PROBLEM TO WORK ON: Your task is to copy each line of the listing that contains the word "inverters".

+++

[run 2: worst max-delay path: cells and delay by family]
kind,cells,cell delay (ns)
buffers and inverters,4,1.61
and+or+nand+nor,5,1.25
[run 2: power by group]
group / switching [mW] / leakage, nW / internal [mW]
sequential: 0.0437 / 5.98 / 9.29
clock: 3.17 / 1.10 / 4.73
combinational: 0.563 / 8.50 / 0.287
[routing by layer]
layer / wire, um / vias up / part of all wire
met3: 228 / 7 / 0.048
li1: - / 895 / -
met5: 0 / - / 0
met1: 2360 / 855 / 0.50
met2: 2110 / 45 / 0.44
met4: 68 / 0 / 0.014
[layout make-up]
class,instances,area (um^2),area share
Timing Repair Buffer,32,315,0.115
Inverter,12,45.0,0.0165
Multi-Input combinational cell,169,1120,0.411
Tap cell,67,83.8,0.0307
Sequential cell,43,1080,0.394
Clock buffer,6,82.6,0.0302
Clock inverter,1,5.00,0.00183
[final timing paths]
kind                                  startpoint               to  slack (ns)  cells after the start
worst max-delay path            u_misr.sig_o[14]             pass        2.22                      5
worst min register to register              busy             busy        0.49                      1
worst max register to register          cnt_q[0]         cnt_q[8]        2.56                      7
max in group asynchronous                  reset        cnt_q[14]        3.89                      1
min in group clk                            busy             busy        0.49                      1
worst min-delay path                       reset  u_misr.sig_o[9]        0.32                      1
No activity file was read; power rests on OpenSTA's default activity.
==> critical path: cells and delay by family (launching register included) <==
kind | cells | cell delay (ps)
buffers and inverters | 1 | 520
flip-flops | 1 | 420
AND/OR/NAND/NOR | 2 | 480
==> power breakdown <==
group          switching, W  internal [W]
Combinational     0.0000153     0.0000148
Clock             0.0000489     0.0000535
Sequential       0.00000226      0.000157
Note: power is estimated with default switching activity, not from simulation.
[config.mk]
export PLATFORM = sky130hd
export DESIGN_NAME = div_unit
export DESIGN_NICKNAME = d
export VERILOG_FILES = /design/src/rtl/div_unit_pkg.sv /design/src/rtl/div_step.sv /design/src/rtl/div_unit.sv
export SDC_FILE = /design/constraint.sdc
export NUM_CORES = 1
export LEC_CHECK = 0
export CORE_ASPECT_RATIO = 0.75
export CORE_MARGIN = 10
export CORE_UTILIZATION = 55
export DETAILED_ROUTE_END_ITERATION = 12
export GPL_TIMING_DRIVEN = 0
export PLACE_DENSITY = 0.78
export SLEW_MARGIN = 20
export SYNTH_ARGS = -nofsm -noshare
export SYNTH_HDL_FRONTEND = slang
export SYNTH_SLANG_ARGS = --single-unit
[constraint.sdc]
create_clock -name clk -period 5.74 [get_ports clk]
set_clock_uncertainty 0.15 [all_clocks]
set_input_delay 1.435 -clock clk [delete_from_list [all_inputs] [get_ports clk]]
set_output_delay 1.435 -clock clk [all_outputs]
set_load 0.05 [all_outputs]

+++

EXERCISE RESULT:
buffers and inverters,4,1.61
buffers and inverters | 1 | 520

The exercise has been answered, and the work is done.